I’m nothing more than a shiny toy to the bikers, but who am I to judge? It’s not like they’re anything more than a good time.
“Who do you think was driving the vehicle?” I ask.
“That’s what we’re trying to work out,” Vex says.
Carter takes another step down from the veranda. “It’s probably nothing, but we have to tread with caution. We don’t want you getting hurt.”
Translation: they don’t want me crossing paths with the driver of the black car in case it reaches the wrong ears.

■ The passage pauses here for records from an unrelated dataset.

<file path="config.mk">
export PLATFORM = sky130hd
export DESIGN_NAME = lcd_rx
export DESIGN_NICKNAME = d
export VERILOG_FILES = /design/src/rtl/lcd_rx_pkg.sv /design/src/rtl/lcd_rx_gap_det.sv /design/src/rtl/lcd_rx.sv
export SDC_FILE = /design/constraint.sdc
export NUM_CORES = 1
export LEC_CHECK = 0
export BUFFER_PORTS_ARGS = -buffer_cell sky130_fd_sc_hd__buf_4
export CAP_MARGIN = 15
export CORE_MARGIN = 3
export CORE_UTILIZATION = 43
export CTS_CLUSTER_SIZE = 30
export DETAILED_ROUTE_END_ITERATION = 6
export PLACE_DENSITY_LB_ADDON = 0.2
export SKIP_LAST_GASP = 1
export SLEW_MARGIN = 10
export SYNTH_ARGS = -nofsm -noshare
export SYNTH_HDL_FRONTEND = slang
export SYNTH_SLANG_ARGS = --single-unit
export TNS_END_PERCENT = 1
</file>
<file path="constraint.sdc">
create_clock -name PixelClk -period 4 [get_ports PixelClk]
set_input_delay 0.4 -clock PixelClk [delete_from_list [all_inputs] [get_ports PixelClk]]
set_output_delay 0.4 -clock PixelClk [all_outputs]
set_load 0.05 [all_outputs]
</file>
<file path="src/rtl/lcd_rx_pkg.sv">
// rtl/lcd_rx_pkg.sv - shared panel constants, rx state and RGB565 types
package lcd_rx_pkg;

    localparam int H_ACTIVE_DEF       = 480;
    localparam int V_ACTIVE_DEF       = 272;
    localparam int VBLANK_MIN_GAP_DEF = 1024;

    typedef enum logic [1:0] {
        SEARCH,
        ARMED,
        LINE,
        HBLANK
    } rx_state_t;

    typedef struct packed {
        logic [4:0] r;
        logic [5:0] g;
        logic [4:0] b;
    } rgb565_t;

    function automatic logic [15:0] sat_inc16(input logic [15:0] v);
        return (v == 16'hFFFF) ? v : v + 16'd1;
    endfunction

endpackage

</file>
<file path="src/rtl/lcd_rx_gap_det.sv">
// rtl/lcd_rx_gap_det.sv - stage-1 DE register, edge detect and DE-low run-length counter
module lcd_rx_gap_det #(
    parameter int VBLANK_MIN_GAP = 1024
) (
    input  logic PixelClk,
    input  logic nRST,
    input  logic de,
    output logic de_rise,
    output logic de_fall,
    output logic vblank
);

    localparam int            CW    = $clog2(VBLANK_MIN_GAP + 1);
    localparam logic [CW-1:0] GAP_W = CW'(VBLANK_MIN_GAP);

    logic          de_s1;
    logic          de_prev;
    logic [CW-1:0] gap_cnt;

    // gap_cnt is fed from the pin so it always equals the low run ending at de_s1
    always_ff @(posedge PixelClk or negedge nRST) begin
        if (!nRST) begin
            de_s1   <= 1'b0;
            de_prev <= 1'b0;
            gap_cnt <= '0;
        end else begin
            de_s1   <= de;
            de_prev <= de_s1;
            if (de)
                gap_cnt <= '0;
            else if (gap_cnt != GAP_W)
                gap_cnt <= gap_cnt + 1'b1;
        end
    end

    assign de_rise = de_s1 & ~de_prev;
    assign de_fall = ~de_s1 & de_prev;
    assign vblank  = (gap_cnt == GAP_W);

endmodule

</file>
<file path="src/rtl/lcd_rx.sv">
// rtl/lcd_rx.sv - DE-only RGB565 receiver with frame recovery and geometry check
module lcd_rx
    import lcd_rx_pkg::*;
#(
    parameter int H_ACTIVE       = H_ACTIVE_DEF,
    parameter int V_ACTIVE       = V_ACTIVE_DEF,
    parameter int VBLANK_MIN_GAP = VBLANK_MIN_GAP_DEF
) (
    input  logic        PixelClk,
    input  logic        nRST,
    input  logic        LCD_DE,
    input  logic [4:0]  LCD_R,
    input  logic [5:0]  LCD_G,
    input  logic [4:0]  LCD_B,
    output logic        pix_valid,
    output logic [15:0] pix_data,
    output logic [15:0] pix_x,
    output logic [15:0] pix_y,
    output logic        pix_sof,
    output logic        pix_eol,
    output logic        frame_done,
    output logic [15:0] meas_width,
    output logic [15:0] meas_height,
    output logic        err_width,
    output logic        err_height,
    output logic        locked,
    output logic [7:0]  frame_count
);

    localparam logic [15:0] H_EXP = 16'(H_ACTIVE);
    localparam logic [15:0] V_EXP = 16'(V_ACTIVE);

    logic        de_rise;
    logic        de_fall;
    logic        vblank;
    rgb565_t     rgb_s1;
    rx_state_t   state;
    logic [15:0] x_cnt;
    logic [15:0] y_cnt;
    logic [15:0] wk_width;
    logic        wk_err_w;
    logic [15:0] height_n;
    logic        height_bad;

    lcd_rx_gap_det #(
        .VBLANK_MIN_GAP(VBLANK_MIN_GAP)
    ) u_gap_det (
        .PixelClk(PixelClk),
        .nRST    (nRST),
        .de      (LCD_DE),
        .de_rise (de_rise),
        .de_fall (de_fall),
        .vblank  (vblank)
    );

    assign height_n   = sat_inc16(y_cnt);
    assign height_bad = (height_n != V_EXP);

    // Stage 2: the emitted pixel is the stage-1 sample; the pin DE is its successor, hence eol
    always_ff @(posedge PixelClk or negedge nRST) begin
        if (!nRST) begin
            rgb_s1      <= '0;
            state       <= SEARCH;
            x_cnt       <= '0;
            y_cnt       <= '0;
            wk_width    <= '0;
            wk_err_w    <= 1'b0;
            pix_valid   <= 1'b0;
            pix_data    <= '0;
            pix_x       <= '0;
            pix_y       <= '0;
            pix_sof     <= 1'b0;
            pix_eol     <= 1'b0;
            frame_done  <= 1'b0;
            meas_width  <= '0;
            meas_height <= '0;
            err_width   <= 1'b0;
            err_height  <= 1'b0;
            locked      <= 1'b0;
            frame_count <= '0;
        end else begin
            rgb_s1     <= '{r: LCD_R, g: LCD_G, b: LCD_B};
            pix_valid  <= 1'b0;
            pix_sof    <= 1'b0;
            pix_eol    <= 1'b0;
            frame_done <= 1'b0;
            case (state)
                SEARCH: begin
                    if (vblank)
                        state <= ARMED;
                end
                ARMED: begin
                    if (de_rise) begin
                        pix_valid <= 1'b1;
                        pix_data  <= rgb_s1;
                        pix_x     <= 16'd0;
                        pix_y     <= 16'd0;
                        pix_sof   <= 1'b1;
                        pix_eol   <= ~LCD_DE;
                        x_cnt     <= 16'd1;
                        y_cnt     <= 16'd0;
                        wk_err_w  <= 1'b0;
                        state     <= LINE;
                    end
                end
                LINE: begin
                    if (de_fall) begin
                        if (y_cnt == 16'd0)
                            wk_width <= x_cnt;
                        if (x_cnt != H_EXP)
                            wk_err_w <= 1'b1;
                        state <= HBLANK;
                    end else begin
                        pix_valid <= 1'b1;
                        pix_data  <= rgb_s1;
                        pix_x     <= x_cnt;
                        pix_y     <= y_cnt;
                        pix_eol   <= ~LCD_DE;
                        x_cnt     <= sat_inc16(x_cnt);
                    end
                end
                HBLANK: begin
                    if (vblank) begin
                        frame_done  <= 1'b1;
                        meas_width  <= wk_width;
                        meas_height <= height_n;
                        err_width   <= wk_err_w;
                        err_height  <= height_bad;
                        locked      <= ~(wk_err_w | height_bad);
                        frame_count <= frame_count + 8'd1;
                        wk_err_w    <= 1'b0;
                        state       <= ARMED;
                    end else if (de_rise) begin
                        pix_valid <= 1'b1;
                        pix_data  <= rgb_s1;
                        pix_x     <= 16'd0;
                        pix_y     <= height_n;
                        pix_eol   <= ~LCD_DE;
                        x_cnt     <= 16'd1;
                        y_cnt     <= height_n;
                        state     <= LINE;
                    end
                end
                default: state <= SEARCH;
            endcase
        end
    end

endmodule
</file>
### Word level (Yosys, flattened, before mapping)

Index checks and enable logic that the tools add are counted.

* flip-flop bits (word level): 175
* input bits: 19
* output and inout port bits: 95
* word-level logic and storage cells: 109

* add/subtract/negate cells: 4
* eq/ne operators: 18
* multiplexer cells: 43
* bitwise gates (word level): 7
* reduce and logical (&&, ||, !) cells: 13

Operators by type and width (count)
* two-way mux 16 bit: 15
* case mux 16 bit (3 select lines): 4
* adder 16 x 1 -> 16 bit, second input constant: 2
* equality test 16 bit, second input constant: 2
* inequality test 16 x 9 -> 1 bit, second input constant: 2
* case mux 16 bit (2 select lines): 1
* two-way mux 11 bit: 2
* zero test 16 bit: 1
* inequality test 2 bit, second input constant: 7
* two-way mux 1 bit: 13
* adder 11 x 1 -> 11 bit, second input constant: 1
* equality test 11 bit, second input constant: 1
* inequality test 11 bit, second input constant: 1
* AND reduction 5 bit: 2
* case mux 1 bit (3 select lines): 3
* adder 8 x 1 -> 8 bit, second input constant: 1
* two-way mux 2 bit: 4
* case mux 2 bit (4 select lines): 1
* AND reduction 4 bit: 2
* AND reduction 3 bit: 2
* equality test 2 bit, second input constant: 2
* inequality test 2 x 1 -> 1 bit, second input constant: 2
* inverter 1 bit: 4
* AND reduction 2 bit: 2
* 6 further kinds: 8

### Longest topological paths before layout

Gate-level depths: netlist of run 1.

* depth after elaboration: 5
* depth in mapped cells: 9
* gate-level depth less buffers: 8

### Modules after synthesis

From an unflattened synthesis of run 1, not the netlist that was laid out.

* cell total of the unflattened synthesis: 771
* area total of the unflattened synthesis: 7778.7 um^2

By module, submodules not included
* lcd_rx: instances 1, cells an instance 704, area an instance 7108.1 um^2, sequential area each 4053.9 um^2
* lcd_rx_gap_det: instances 1, cells an instance 67, area an instance 670.6 um^2, sequential area each 325.3 um^2

### Worst setup path before layout of run 1

OpenSTA, ideal clock, no wires.

* path type: flip-flop to flip-flop
* from: reg y_cnt[0]
* to: reg err_height
* library setup time: 121 ps
* data arrival time: 2155 ps
* data required time: 3879 ps
* slack: 1724 ps
* cell stages (with the launch flop): 8
* buffers on the path: 0
* clock period less this slack: 2276 ps
* cell sequence: dfrtp_1 -> ha_1 -> nand3_1 -> nor4_1 -> mux2i_1 -> nand4b_1 -> or4b_1 -> o22a_1

* word-level cells in the longest chain between the ends: 3
* elaborated cells between the ends (all ways): 4
* classes of those cells: add/sub (1); eq/ne (2); mux (1)

Ends and longest elaborated chain
* start, declared: RTL line lcd_rx.sv:39 `logic [15:0] y_cnt;`
* start signal, assigned: RTL line lcd_rx.sv:140 `y_cnt <= height_n;`
* adder 16 x 1 -> 16 bit / equality test 16 bit (equally long branches): RTL line lcd_rx_pkg.sv:22 `return (v == 16'hFFFF) ? v : v + 16'd1;`
* two-way mux 16 bit (*): RTL line lcd_rx_pkg.sv:22
* inequality test 16 x 9 -> 1 bit (*): RTL line lcd_rx.sv:57 `assign height_bad = (height_n != V_EXP);`
* end signal, assigned: RTL line lcd_rx.sv:128 `err_height <= height_bad;`
* end, declared: RTL line lcd_rx.sv:25 `output logic err_height,`

Every way passes the cells marked *; elsewhere a longest branch is shown, timed or not.
A chain may end at the register's enable or synchronous reset.

### Worst setup path in the final report of run 1

* from: reg u_gap_det.gap_cnt[3]
* to: reg x_cnt[4]

* word-level cells in the longest chain between the ends: 3

Ends and longest elaborated chain
* start, declared: RTL line lcd_rx_gap_det.sv:18 `logic [CW-1:0] gap_cnt;`
* start signal, assigned: RTL line lcd_rx_gap_det.sv:32 `gap_cnt <= gap_cnt + 1'b1;`
* equality test 11 bit: RTL line lcd_rx_gap_det.sv:38 `assign vblank = (gap_cnt == GAP_W);`
* inequality test 2 bit (no line)
* AND reduction 4 bit (no line)
* end signal, assigned: RTL line lcd_rx.sv:119 `x_cnt <= sat_inc16(x_cnt);`
* end, declared: RTL line lcd_rx.sv:38 `logic [15:0] x_cnt;`

No other way between the ends.

==> run_results.csv, run 1 <==
group,metric,value,unit
run_status,status,"finished, violations left",
run_status,violations,"negative hold slack",
synth,synth_edf_count,0,
floorplanning,fp.dieH,138,um
sta,setup_tns,0,ns
critical_path,cp-end-kind,"flop",
drt,drtIter0Drc,422,
synth,synth_area,7510,sq um
synth,yosysTopAreaCell,"dfrtp_1",
cts,post_cts_buffers,0,
cts,h-tree-depth,4,
sta,final_max_slew_viol_count,0,
synth,ys_async_sr_fraction,100,%
cts,cts_root_buf,"clkbuf_16",
pwr,leakage,4.34,nW
cts,cts_resized,0,
sta,max_freq,0.327,GHz
worst_hold_path,min_path_type,"in -> async",
place,place.gp.congestion,0.907,
place,place_area,8550,sq um
cts,cts_sinks,175,
place,portBuffers,113,
cts,cts_max_path_buffers,2,
sta,finalCriticalPeriod,3.06,ns
synth,syn_area_per_cell,9.79,sq um
synth,post-synth-top-count-cell,"nand2_1",
floorplanning,die_w,138,um
sta,maxSlewHeadroom,25.3,%
global_route,antenna_found_initial,0,
drt,via_per_inst,5.37,
global_route,grt_start_max_net_pins,100,
sta,tightest_slew,1.12,ns
global_route,grtUsageTotal,19.6,%
sta,finalCritPeriodShare,76.5,%
floorplanning,design.core.area,16800,sq um
synth,yosysTopAreaCellShare,58.3,%
cts,cts_hold_buf,0,
job,cap_violations,0,
floorplanning,initial_utilization,44.6,%
critical_path,required,4.30,ns
floorplanning,rows,47,
layout,area_growth,21.8,%
critical_path,startpoint_type,"flop",
drt,drcViolationCount,0,
critical_path,crit_arrival,3.36,ns
cts,cts_buffers,17,
layout,stdcell_area,9150,sq um
synth,ys.flop_type,"dfrtp_1",
pwr,vdd.ir_drop.worst,0.000408,V
drt,dr.pass1.iters,5,
critical_path,crit_path_max_fanout,34,
cts,clock_latency,0.43,ns
synth,syn-num-nets,793,
global_route,grt_first_pass_wirelength,30.6,mm
global_route,grt_pass1_vias,5690,
sta,rsz0062_at_grt,"no",
layout,layout.cells.non_filler,1098,
layout,n_antenna_cell,0,
drt,ant_nets,0,
cts,tritoncts,"built",
place,dpl.hpwl,12.5,mm
sta,finalHoldViolations,3,
critical_path,worstSetupPathType,"reg -> reg",
pwr,p_per_area,614,nW/um^2
synth,synth.area.top_cells,"dfrtp_1, nand2_1, o21ai_0",
synth,synth_commonest_cells,"nand2_1, dfrtp_1, o21ai_0",
drt,wl,18.1,mm
floorplanning,dieArea,19100,sq um
synth,ys_ff_latch,175,
cts,clk_pin_slew,0.07,ns
drt,avgRoutedWirePerCell,16.5,um
sta,fin_worst_skew,0.0127,ns
layout,fin_nets,892,
sta,holdWs,-0.00997,ns
synth,synth_warnings,0,
floorplanning,top_level_ports,114,
synth,ys_seq_area_share,58.3,%
layout,drive_above_1_share,20.7,%
global_route,grt_overflow,0,
drt,dr_total_vias,5892,
place,dpl.cell_count,1067,
synth,ys_types,51,
sta,setup_viol,0,
synth,syn_inst,767,
[cells by family after synthesis]
kind of cell	after synthesis	share of synthesized area (%)
AO/OA/AOI/OAI	126	9.93
XOR/XNOR	31	3.62
adder cells (fa/ha/maj)	7	1.17
buffers and inverters	59	3.12
flip-flops	175	58.3
multiplexers	22	3.23
AND/OR/NAND/NOR	347	20.6
[power by group]
group | internal [mW] | total [mW] | switching [mW]
registers | 2.01 | 2.22 | 0.216
logic | 0.502 | 1.74 | 1.24
clock network | 0.946 | 1.65 | 0.703
[through the flow]
step                      hold slack [ns]  power, mW  setup WS (ns)  utilization [%]
after floorplan                     0.104       3.39           1.72                -
after global placement              0.410       3.96           1.02             50.9
after detailed placement            0.414       4.00          0.959             50.9
after CTS                          0.0177       5.67          0.917             54.4
after global routing               0.0452       5.92          0.704             54.4
final                            -0.00997       5.61          0.938             54.4
[worst max-delay path, stage by stage, from the launching register on]
cell and delay [ns]:
dfrtp_1 0.42, nor4_1 0.53, a41oi_2 0.18, buf_4 0.29, nor2_4 0.38, inv_1 0.60, a41oi_1 0.43, nor3_1 0.08
[worst paths after layout]
path	from	endpoint	slack (ns)	cells after the start
max in group asynchronous	nRST	x_cnt[13]	3.05	2
setup reg to reg	u_gap_det.gap_cnt[3]	x_cnt[4]	0.94	7
hold reg to reg	u_gap_det.de_s1	u_gap_det.de_prev	0.43	0
min in group PixelClk	LCD_G[5]	rgb_s1[10]	0.07	1
hold / removal	nRST	meas_height[6]	-0.01	1
setup / recovery	u_gap_det.gap_cnt[3]	x_cnt[4]	0.94	7
[layer usage]
| layer | routed length (um) | up-vias | GRT usage [%] |
|---|---|---|---|
| met5 | 0 | - | 0 |
| met4 | 182 | 0 | 5.20 |
| met3 | 1390 | 15 | 5.87 |
| met2 | 7940 | 212 | 27.6 |
| met1 | 8580 | 2850 | 29.6 |
| li1 | - | 2815 | - |
[cell type report]
cell class | instances | area [sq um]
repair buffers | 123 | 940
inverters | 16 | 60.1
multi-input cells | 533 | 2900
clock inverters | 13 | 151
flip-flops and latches | 175 | 4380
fillers | 1544 | 7670
well taps | 220 | 275
clock buffers | 18 | 439
[state kept, by name, indices dropped and copies added, names as in the netlist, 2 cells and up]
register	flops
pix_data	16
wk_width	16
y_cnt	16
meas_width	16
state	2
frame_count	8
meas_height	16
pix_x	16
x_cnt	16
u_gap_det.gap_cnt	11
rgb_s1	16
pix_y	16
[cell usage in the layout (no fill, tap or decap), types with 4 or more instances in the layout]
cell and instances:
inv_1 15, nor2_1 50, inv_6 6, o21ai_0 62
nor4_1 15, nand2b_1 5, nor3_1 14, clkbuf_16 17
o22ai_1 6, buf_4 121, a21oi_1 22, ha_1 7
xor2_1 10, o31ai_1 7, a31oi_1 7, mux2_2 18
mux2i_1 4, o211ai_1 4, xnor2_1 21, nand3_1 19
dfrtp_1 175, nand2_1 195, or2_2 4, nand4_1 15
or3_1 9
(Power assumes the default switching activity.)
==> inputs of run 2 (changes only) <==
==> constraint.sdc (replaced) <==
create_clock -name PixelClk -period 3.1 [get_ports PixelClk]
set_input_delay 0.31 -clock PixelClk [delete_from_list [all_inputs] [get_ports PixelClk]]
set_output_delay 0.31 -clock PixelClk [all_outputs]
set_load 0.05 [all_outputs]
==> run_results.csv, run 2 (synthesized netlist as in run 1, its figures left out) <==
group,metric,value,unit
run_status,status,"complete, no violations",
place,place.gp.congestion,0.954,
floorplanning,top_level_ports,114,
pwr,p_seq_share,39.2,%
cts,cts_max_path_buffers,2,
sta,setup_tns,0,ns
critical_path,required,3.40,ns
critical_path,crit_arrival,3.00,ns
pwr,leakage,4.42,nW
sta,max_freq,0.371,GHz
drt,dr.pass1.iters,7,
floorplanning,fp.dieH,138,um
place,dpl.hpwl,13.0,mm
pwr,swShare,39.0,%
floorplanning,rows,47,
drt,drcViolationCount,0,
place,place_area,8590,sq um
worst_hold_path,min_to,"u_gap_det.de_s1",
global_route,antenna_found_initial,0,
pwr,p_switching,2.86,mW
floorplanning,initial_utilization,44.6,%
layout,mostFrequentLayoutCells,"nand2_1, dfrtp_1, buf_4",
floorplanning,die_w,138,um
drt,ant_nets,0,
cts,h-tree-depth,4,
floorplanning,design.core.area,16800,sq um
place,portBuffers,113,
global_route,grt_start_max_net_pins,80,
drt,avgRoutedWirePerCell,16.8,um
floorplanning,dieArea,19100,sq um
global_route,grtUsageTotal,20.1,%
critical_path,reg2reg_from,"u_gap_det.gap_cnt[7]",
sta,tightest_slew,0.750,ns
pwr,p_comb_share,31.2,%
critical_path,r2r_slack,0.41,ns
drt,dr_total_vias,5997,
drt,via_per_inst,5.34,
cts,post_cts_buffers,0,
pwr,p_clk_share,29.7,%
global_route,grt_first_pass_wirelength,31.4,mm
job,cap_violations,0,
critical_path,cp-end-kind,"flop",
critical_path,startpoint_type,"flop",
critical_path,rr_worst_depth,7,
cts,cts_resized,0,
drt,drtIter0Drc,466,
layout,drive_above_1_share,21.0,%
critical_path,worstSetupPathType,"reg -> reg",
layout,area_growth,24.7,%
cts,cts_buffers,17,
pwr,p_per_area,782,nW/um^2
worst_hold_path,worstHoldStart,"LCD_DE",
pwr,vdd.ir_drop.worst,0.000602,V
sta,fin_worst_skew,0.00804,ns
cts,clock_latency,0.43,ns
cts,cts_sinks,175,
sta,setup_viol,0,
layout,fin_nets,915,
layout,fillers,1458,
global_route,grt_pass1_vias,5944,
sta,rsz0062_at_grt,"no",
critical_path,r2r_end,"x_cnt[12]",
cts,tritoncts,"built",
critical_path,crit_path_max_fanout,33,
cts,cts_root_buf,"clkbuf_16",
sta,finalCritPeriodShare,86.9,%
cts,clk_pin_slew,0.07,ns
sta,finalHoldViolations,0,
layout,stdcell_area,9360,sq um
worst_hold_path,min_path_type,"in -> reg",
drt,wl,18.9,mm
sta,finalCriticalPeriod,2.69,ns
sta,maxSlewHeadroom,50.0,%
global_route,grt_overflow,0,
layout,n_antenna_cell,0,
sta,final_max_slew_viol_count,0,
layout,final_common_cell,"nand2_1",
worst_hold_path,hold_path_depth,1,
pwr,internal_power,4.47,mW
==> run 2: routing by layer <==
layer  part of all wire (%)  wire length (um)  up-vias  global-route usage (%)
li1                       -                 -     2853                       -
met1                     47              8810     2909                    28.6
met2                     45              8450      207                    30.3
met3                    6.9              1300       28                    5.52
met4                    1.7               318        0                    6.24
met5                      0                 0        -                       0
==> run 2: layout make-up <==
class,count,area [sq um],area share (%)
repair buffers,146,1140,12.2
clock inverters,15,180,1.92
clock buffers,17,425,4.54
well taps,220,275,2.94
inverters,16,60.1,0.641
multi-input cells,533,2900,31.0
flip-flops and latches,175,4380,46.8
==> run 2: worst max-delay path by stage <==
| stage | startpoint | end | slack (ns) |
|---|---|---|---|
| 2_1_floorplan | y_cnt[0] | err_height | 0.82 |
| 3_3_place_gp | y_cnt[1] | err_height | 0.52 |
| 3_5_place_dp | u_gap_det.gap_cnt[7] | x_cnt[12] | 0.49 |
| 4_1_cts | u_gap_det.gap_cnt[7] | x_cnt[12] | 0.44 |
| 5_1_grt | u_gap_det.gap_cnt[3] | x_cnt[14] | 0.18 |
| 6_report | u_gap_det.gap_cnt[7] | x_cnt[12] | 0.41 |
==> run 2: stage by stage <==
stage	setup WS, ns	hold slack [ns]	std cells	power [mW]	utilization, %
after floorplan	0.824	0.0144	767	4.38	-
after global placement	0.522	0.388	1073	5.13	51.1
after detailed placement	0.491	0.396	1073	5.16	51.1
after CTS	0.435	0.0876	1122	7.36	55.7
after global routing	0.184	0.0910	1122	7.66	55.7
final	0.407	0.106	1122	7.32	55.7
==> run 2: power by group through the flow <==
stage	registers, mW	logic [mW]	clock network, mW
floorplan	3.54	0.839	0
global placement	2.89	2.24	0
detailed placement	2.89	2.27	0
CTS	2.86	2.29	2.21
global route	2.90	2.45	2.31
finish	2.87	2.28	2.17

I can sulk and keep hitching my arms further up my chest, but it’s not gonna change anything. As long as I get back by tonight, everything will be fine. Sadie is taking care of Otis.
“Okay.” I advance toward the veranda and keep my arms crossed as I pass Carter. “But I’m in need of a drink. An alcoholic one, preferably.”
I plonk back down onto the barstool like it’s déjà vu all over again.
The bikers move through the clubhouse, discussing the wild turn of events with their friends. Everything here is taken so seriously. Men take anxious sips of beer with tense jaws and rigid body language.
Seeing men three times my size look frightened isn’t helping matters.
I dim the tight feeling in my chest with more sips of my drink until I’m requesting a refill at the bar from a tall man who goes by the name Ash.
But the sips soon turn into big gulps. My mind starts to create new branches, brainstorming new ways that all of this could get back to Otis.
How I’m no better than my own mother.
How, no matter how hard I try to be a better parent than she was, the apple will never fall far from the tree.
It’s 4:40 p.m. when I make it back from school. As usual, the curtains are still drawn, the windows closed, trapping in the potent smells of warm alcohol and nicotine.
I take the half-full bottle of vodka from the windowsill and throw the rest of the contents down the sink. The stuff has been marinating all day in the sun.
But that won’t stop my mom from finishing it.
I dump my school bag on the kitchen table amidst other bottles of liquor, trashing them in the recycling one by one.
On my way to Mom’s room, I almost fall on my ass, tripping on her shoes abandoned in the middle of the hallway.
I’d be in a rush to get my heels off too if I was dancing in eight-inch stilettos until sunrise.
I open her door and find her sleeping with a man in her bed. A new one.
The only thing she recycles is her empty bottles of vodka. You’ll never see her recycling men.
“Why should I, when I can have a new one every night?” is her argument.
I open the door, the creaking hinges waking the man up. He springs out of bed completely naked. Thank god I don’t see anything. He scrambles for an item of clothing and places it over his crotch before my eyes travel south on their own accord.
“Um, nice to meet you too,” I mutter at him.
“What are you doing here?”
“You mean in my own house?”
That shuts him up.
I can smell his breath from the other side of the bedroom. He’s covered in tattoos, but it’s too dark to read what they say.
Not like I need to know. He has “alcoholic” written all over him.